The History of Snowboarding

Snowboarding is both a recreational activity and an Olympic event. It was developed in the 1960s as a combination of sledding, skateboarding skiing and surfing and in 1998 it became an Olympic sport. It first emerged when an American engineer wanted to invent a new toy for his daughter. He did this by attaching two skis together and attaching a rope. The success was so great that he patented it in and it was dubbed the “snurfer”, selling over a million of them over the next decade.

During the 1970s the board was adapted by Tom Sims, a keen skate boarder, and the modern day appearance started to emerge. Competitions were appearing and the new activity was particularly popular amongst the young.

This is hardly surprising as it does not matter how skilled the surf boarder is they spend an awfully long time on their back side. The boarder is clipped into position and unlike modern day skis, it is extremely rare for the boarders to become completely detached from their boards.

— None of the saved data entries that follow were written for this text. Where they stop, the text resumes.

== run 1 ==
Design SME, start of the top module:
module SME(clk,reset,chardata,isstring,ispattern,valid,match,match_index);
  input clk;
  input reset;
  input [7:0] chardata;
  input isstring;
  input ispattern;
  output match;
  output [4:0] match_index;
  output valid;
  reg match;
  reg [4:0] match_index;
  reg valid;
  reg [7:0] string_data [31:0];
  reg [5:0] string_length;
  reg [7:0] pattern_data [7:0];
  reg [3:0] pattern_length;
  reg [1:0] state;
  reg [5:0] string_counter;
  reg [3:0] pattern_counter;
  reg fresh;             
  reg [5:0] head;        
  reg star_seen;         
  reg [3:0] star_pattern;  
  reg [5:0] star_string;   
  parameter DATA_READ   = 0;
  parameter FIND_HEAD   = 1;
  parameter CHECK_DATA  = 2;
  parameter DATA_OUT    = 3;
  always@(*) valid <= (state == DATA_OUT);
  wire anchored = (pattern_data[0] == "^");
  wire [7:0] pchar = pattern_data[pattern_counter[2:0]];
  wire [7:0] schar = string_data[string_counter[4:0]];
  wire [7:0] prev_char = string_data[head[4:0] - 5'd1];
  wire at_end = (string_counter >= string_length);
  always @(posedge clk or posedge reset) begin
    if(reset)begin
      state <= DATA_READ;
      string_length <= 0;
      pattern_length <= 0;
      match_index <= 0;
      match <= 0;
      fresh <= 1;
      head <= 0;
      star_seen <= 0;
    end
    else begin
      case(state)
        DATA_READ:begin
          if(isstring)begin
            if(fresh)begin
              string_length <= 1;
              string_data[0] <= chardata;
            end
            else begin
              string_length <= string_length + 1;
              string_data[string_length[4:0]] <= chardata;
            end
            pattern_length <= 0;
            fresh <= 0;
          end
  ...
Size: ~1,600 cells after synthesis, ~19 I/O pins.
clock: 3.26 ns
lec_check: 0
cap_margin: 20
core_margin: 2
core_utilization: 58
setup_slack_margin: 0.93
slew_margin: 20
run.sh (not shown) runs the stock make flow with config.mk's settings and CLKGATE_MAP_FILE=.
No crash in run 1: every stage finished, but the layout fails its final checks due to negative setup slack.
Edits applied to the flow inputs when going from run 1 to run 2:
Settings: SLEW_MARGIN now 15, was 20; TNS_END_PERCENT now 10, previously not set; CORE_UTILIZATION now 65, was 58; CORE_ASPECT_RATIO now 0.72, previously not set; MAX_ROUTING_LAYER now met5, previously not set; CORE_MARGIN now 3, was 2; GPL_TIMING_DRIVEN now 1, previously not set; CELL_PAD_IN_SITES_GLOBAL_PLACEMENT now 0, previously not set; ABC_AREA now 1, previously not set; SETUP_SLACK_MARGIN now 0.8, was 0.93; CELL_PAD_IN_SITES_DETAIL_PLACEMENT now 0, previously not set; MIN_ROUTING_LAYER now met1, previously not set; the clock period (ns, I/O delays scaled along) now 4.81, was 3.26.
Notes after the runs:
Run 2: full flow OK, the timing, design-rule and antenna checks passed
Clock network fraction of total power, run 2 and run 1: higher on run 2
Re clock buffer count in the final layout: run 2 is 4 up on run 1.
Final non-filler cell total is lower on run 1
Worst setup slack for register-to-register paths: higher on run 2
Between run 1 and run 2, die area decreased.
Run 1 has a lower number of cells in the yosys synthesis report than run 2.
For the critical path depth, run 2 came in 1 lower than run 1 did.
Number of inserted filler cells in the final layout, run 2 and run 1: lower on run 1
Post-place instance area: run 2 vs run 1 down about 15%
Input changes introduced in run 3 (baseline for comparison: run 2):
Settings: a change of SLEW_MARGIN from 15 to 30; an added HOLD_SLACK_MARGIN of -0.0; an added GPL_ROUTABILITY_DRIVEN of 1; an added PLACE_DENSITY of 0.48; a change of CORE_UTILIZATION from 65 to 21; a change of ABC_AREA from 1 to 0; a change of MAX_ROUTING_LAYER from met5 to met4; an added CTS_CLUSTER_SIZE of 73; a change of CELL_PAD_IN_SITES_GLOBAL_PLACEMENT from 0 to 3; a change of CORE_ASPECT_RATIO from 0.72 to 0.52; a change of the clock period (ns, I/O delays scaled along) from 4.81 to 5.78.
==> results <==
Post-synthesis simple-gate area fraction: run 3 and run 2 compared, higher one is run 2
Run 3 completed end to end with timing, DRC and antenna clean.
Relative to run 2, sequential power decreased by about 17% in run 3.
Between run 2 and run 3, the xor/xnor cell area share of the yosys netlist figures differ only marginally.
Run 2 ended up with simple AND/OR/NAND/NOR gates as its dominant kind of combinational cell; run 3 ended up with AND-OR/OR-AND gates.
In run 3 relative to run 2, post-route cell area had gone up by a little under 10%.
Of run 3 and run 2, it is run 3 that has the higher buffers inserted during post-CTS setup optimization.
The core utilization of the finished layout in run 3 was lower than what run 2 gave.
The following lists how run 4 was set up differently from run 3:
Settings: CORE_ASPECT_RATIO: 0.52 -> unset; CORE_UTILIZATION: 21 -> 34; SLEW_MARGIN: 30 -> 20; PLACE_DENSITY_LB_ADDON: unset -> 0.14; TNS_END_PERCENT: 10 -> unset; HOLD_SLACK_MARGIN: -0.0 -> unset; ABC_AREA: 0 -> unset; CTS_CLUSTER_SIZE: 73 -> unset; PLACE_DENSITY: 0.48 -> unset; GPL_TIMING_DRIVEN: 1 -> unset; MAX_ROUTING_LAYER: met4 -> unset; CELL_PAD_IN_SITES_DETAIL_PLACEMENT: 0 -> unset; CELL_PAD_IN_SITES_GLOBAL_PLACEMENT: 3 -> unset; CORE_MARGIN: 3 -> 2; SETUP_SLACK_MARGIN: 0.8 -> -0.37; the clock period (ns, I/O delays scaled along): 5.78 -> 6.21.
==> results <==
Detailed-route wire length on metal 1 in run 4 is 40% below run 3.
Lower combinational fraction of design power among run 4 and run 3: run 4
Run 4 closes out successfully: all stages finished, all timing, DRC and antenna checks passed.
Sequential share of cell area: run 4 vs run 3 up 3.1 points
Power is estimated from default activity; no workload was simulated.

Roope Tonteri in the Big Air

As the years progressed more and more competitions were organized however this often led to controversy involved as there was no conformity with the boards being used. In 1990 the International Snowboard Federation was founded, and with the help of the United States of America Snowboard Association, regulations were set in place and competitions were organized.

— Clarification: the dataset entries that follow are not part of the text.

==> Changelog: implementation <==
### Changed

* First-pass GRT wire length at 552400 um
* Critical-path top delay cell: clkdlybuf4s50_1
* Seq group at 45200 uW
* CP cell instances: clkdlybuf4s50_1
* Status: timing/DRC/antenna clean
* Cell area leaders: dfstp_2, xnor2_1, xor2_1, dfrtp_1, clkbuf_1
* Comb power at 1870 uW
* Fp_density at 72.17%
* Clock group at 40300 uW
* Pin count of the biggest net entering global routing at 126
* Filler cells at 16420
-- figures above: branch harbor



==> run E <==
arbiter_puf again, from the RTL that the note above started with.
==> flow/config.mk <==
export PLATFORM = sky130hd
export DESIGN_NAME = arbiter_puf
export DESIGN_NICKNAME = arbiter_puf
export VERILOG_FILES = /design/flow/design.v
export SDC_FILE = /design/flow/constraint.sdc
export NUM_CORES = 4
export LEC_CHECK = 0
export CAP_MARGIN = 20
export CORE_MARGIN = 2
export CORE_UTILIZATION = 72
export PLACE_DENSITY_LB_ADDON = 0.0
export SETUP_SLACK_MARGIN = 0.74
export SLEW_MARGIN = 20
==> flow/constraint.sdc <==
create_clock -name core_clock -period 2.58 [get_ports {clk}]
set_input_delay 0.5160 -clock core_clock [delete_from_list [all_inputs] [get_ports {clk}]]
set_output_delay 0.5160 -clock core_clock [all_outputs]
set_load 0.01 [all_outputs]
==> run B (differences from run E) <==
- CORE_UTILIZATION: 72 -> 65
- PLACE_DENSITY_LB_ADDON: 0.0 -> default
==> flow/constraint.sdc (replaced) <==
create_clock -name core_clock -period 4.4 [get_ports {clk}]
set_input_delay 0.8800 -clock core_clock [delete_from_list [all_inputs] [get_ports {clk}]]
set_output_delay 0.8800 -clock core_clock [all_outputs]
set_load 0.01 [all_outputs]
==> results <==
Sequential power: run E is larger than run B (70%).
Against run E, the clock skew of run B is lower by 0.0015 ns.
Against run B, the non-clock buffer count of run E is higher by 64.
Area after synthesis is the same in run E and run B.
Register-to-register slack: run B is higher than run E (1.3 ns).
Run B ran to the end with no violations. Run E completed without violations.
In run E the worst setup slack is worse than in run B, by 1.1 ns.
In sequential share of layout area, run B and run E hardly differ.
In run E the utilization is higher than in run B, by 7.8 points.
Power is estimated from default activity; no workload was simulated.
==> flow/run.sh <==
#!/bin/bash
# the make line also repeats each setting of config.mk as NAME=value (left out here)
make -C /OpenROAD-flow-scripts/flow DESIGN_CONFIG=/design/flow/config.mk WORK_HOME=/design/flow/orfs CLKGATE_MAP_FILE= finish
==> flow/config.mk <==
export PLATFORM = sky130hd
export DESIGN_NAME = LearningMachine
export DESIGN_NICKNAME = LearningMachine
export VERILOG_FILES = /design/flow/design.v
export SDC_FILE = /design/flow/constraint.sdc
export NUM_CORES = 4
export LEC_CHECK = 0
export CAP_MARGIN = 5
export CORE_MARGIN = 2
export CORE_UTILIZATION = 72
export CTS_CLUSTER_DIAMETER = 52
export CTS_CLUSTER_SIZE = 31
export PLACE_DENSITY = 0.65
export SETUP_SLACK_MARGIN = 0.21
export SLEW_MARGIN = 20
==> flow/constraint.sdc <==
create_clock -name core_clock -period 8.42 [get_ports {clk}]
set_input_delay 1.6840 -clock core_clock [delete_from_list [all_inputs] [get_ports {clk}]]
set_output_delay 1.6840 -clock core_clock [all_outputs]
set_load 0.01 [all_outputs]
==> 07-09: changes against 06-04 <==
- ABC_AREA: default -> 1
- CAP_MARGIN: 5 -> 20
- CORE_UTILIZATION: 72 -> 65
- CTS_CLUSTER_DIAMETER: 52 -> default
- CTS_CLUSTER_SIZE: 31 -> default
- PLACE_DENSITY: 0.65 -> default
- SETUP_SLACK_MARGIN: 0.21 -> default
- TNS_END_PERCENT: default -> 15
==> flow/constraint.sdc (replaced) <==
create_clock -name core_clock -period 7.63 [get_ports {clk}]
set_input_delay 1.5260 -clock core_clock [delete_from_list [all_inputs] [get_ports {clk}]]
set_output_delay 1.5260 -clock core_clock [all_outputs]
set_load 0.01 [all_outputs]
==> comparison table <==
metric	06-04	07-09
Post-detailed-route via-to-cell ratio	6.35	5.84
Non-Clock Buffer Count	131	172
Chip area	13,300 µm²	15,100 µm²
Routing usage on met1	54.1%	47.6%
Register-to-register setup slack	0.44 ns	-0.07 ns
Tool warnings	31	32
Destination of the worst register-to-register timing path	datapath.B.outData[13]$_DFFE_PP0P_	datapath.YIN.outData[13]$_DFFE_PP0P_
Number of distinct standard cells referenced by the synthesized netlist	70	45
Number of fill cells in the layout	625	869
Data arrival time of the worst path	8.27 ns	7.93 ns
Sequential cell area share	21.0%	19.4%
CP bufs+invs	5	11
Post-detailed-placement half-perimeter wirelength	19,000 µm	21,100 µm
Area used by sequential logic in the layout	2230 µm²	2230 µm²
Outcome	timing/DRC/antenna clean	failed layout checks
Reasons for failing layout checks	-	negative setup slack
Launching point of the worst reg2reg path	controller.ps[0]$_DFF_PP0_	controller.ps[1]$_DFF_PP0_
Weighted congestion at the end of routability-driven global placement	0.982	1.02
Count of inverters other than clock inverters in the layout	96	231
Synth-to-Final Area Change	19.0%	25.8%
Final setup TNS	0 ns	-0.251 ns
// reciprocal_float
module reciprocal_float(
    input clk, rst,
    input start,
    input [31:0] x,
    output [31:0] out,
    output done, zero_flag
);
Size: about 1500 cells after synthesis, ~100 flip-flops, roughly 69 I/O pins, roughly 9400 µm² of cells after synthesis.
Settings: LEC_CHECK=0, ABC_AREA=1, CAP_MARGIN=20, CORE_MARGIN=2, CORE_UTILIZATION=72, CTS_CLUSTER_DIAMETER=360, CTS_CLUSTER_SIZE=72, PLACE_DENSITY_LB_ADDON=0.05, SETUP_SLACK_MARGIN=1.58, SLEW_MARGIN=20; clock period 5.56 ns.
run.sh (not shown) runs the stock make flow with config.mk's settings and CLKGATE_MAP_FILE=.
The starting point stopped in 5_1_grt with GRT-0232.
Rerun with:
- ABC_AREA: 1 -> unset
- CORE_UTILIZATION: 72 -> 39
- CTS_CLUSTER_DIAMETER: 360 -> unset
- CTS_CLUSTER_SIZE: 72 -> unset
- PLACE_DENSITY_LB_ADDON: 0.05 -> unset
- SETUP_SLACK_MARGIN: 1.58 -> unset
- clock period: 5.56 -> 11.9 ns (I/O delays scaled with it)
Outcome:
- This time the run went through all stages and came out clean
- synthesized cell count went down by a quarter to a third
- die size went up by well over a third
- synthesized area went down by a few percent
Rerun with:
- CORE_UTILIZATION: 39 -> 15
- clock period: 11.9 -> 6.48 ns (I/O delays scaled with it)
What happened: Utilization shrinks by 26 points. Worst setup slack degrades by 5.2 ns. Clock-buffer cell count grows by 2. Die size grows to 2.6 times its value.
Rerun with:
- ABC_AREA: unset -> 1
- CORE_UTILIZATION: 15 -> 66
- PLACE_DENSITY: unset -> 0.37
- clock period: 6.48 -> 3.82 ns (I/O delays scaled with it)
This time the run stopped in 5_1_grt.
Die area falls by 76%.
Area after synthesis is higher by 2.8%.
Synthesized cell count goes up by 37%.
Rerun with:
- ABC_AREA: 1 -> unset
- CORE_UTILIZATION: 66 -> 40
- PLACE_DENSITY: 0.37 -> unset
- clock period: 3.82 -> 11.0 ns (I/O delays scaled with it)
With this change the flow went through all stages and came out clean.
Die size increases by about 60%.
Synthesized area decreases by 2.7%.
Synthesized cell count decreases by about 27%.
Rerun with:
- CORE_ASPECT_RATIO: unset -> 0.5
- CORE_MARGIN: 2 -> 6
- CTS_CLUSTER_DIAMETER: unset -> 20
- CTS_CLUSTER_SIZE: unset -> 11
- GPL_TIMING_DRIVEN: unset -> 0
- TNS_END_PERCENT: unset -> 35
What happened:
- The changed run passed the timing, DRC and antenna checks
- non-clock buffer count came out higher by 70
- final area grows by a few percent
- sequential cell count stays the same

These early years often saw snowboarders coming into conflict with regular skiers and even the ski resorts. The new sport attracted a certain rebellious anti-authority following. It was closely linked with clothing manufacturers with the clothing attire worn by the boarders being totally different from what was being worn by the rest of the people on the ski slopes.

The early snowboarders constantly looked for adrenalin rush opportunities and would search for freshest snow and the steepest slopes. However as the sport has become more popular among the masses, and accepted by the skiing authorities, the early confrontational attitudes have appeared to have mellowed.

Being accepted into the 1998 Olympic Games has played a major part in the sports new positive image. At the 2018 Olympics a total of 5 gold medals were won in “big air”, “halfpipe”, “parallel giant slalom”, “slopestyle” and “snowboardcross”.  The event now has a number of international competitions including the World Cup and The World Championships.

Benjamin Karl competing in the Slalom

The World Cup is an annual competition with regular competitions being held at different locations around the world. The boarders win points from each event and then the final result is decided by the boarder who has collected the most points. The categories are the same ones that are competed for in the Olympic Games.

The World championships are held every other year and also include the events that are also competed for in the other major competitions. The venue for the events changes and so far 9 different countries have hosted the 15 different competitions.

Snowboarding is now a fully professional sport with the participators leading lifestyles associated with other professional athletes. The sport has actively tried to shy away from its previous anti-establishment image, and is now accepted by those in winter sports organizations.

However, there is still a desire among certain snowboarders to keep the original attitude of the activity being associated with freedom, and not just being about competition. Many of the most talented snowboarders who partake in the activity do so without any desire to take part in any competition.

They have a holistic attitude towards the activity. It is about the experience of visiting and experiencing the mountain wilderness in its purest form. The recent commercialism of snowboarding has not had a warm greeting in some areas, and many people take still part in the activity to experience the memories that they will have from their day in the mountains.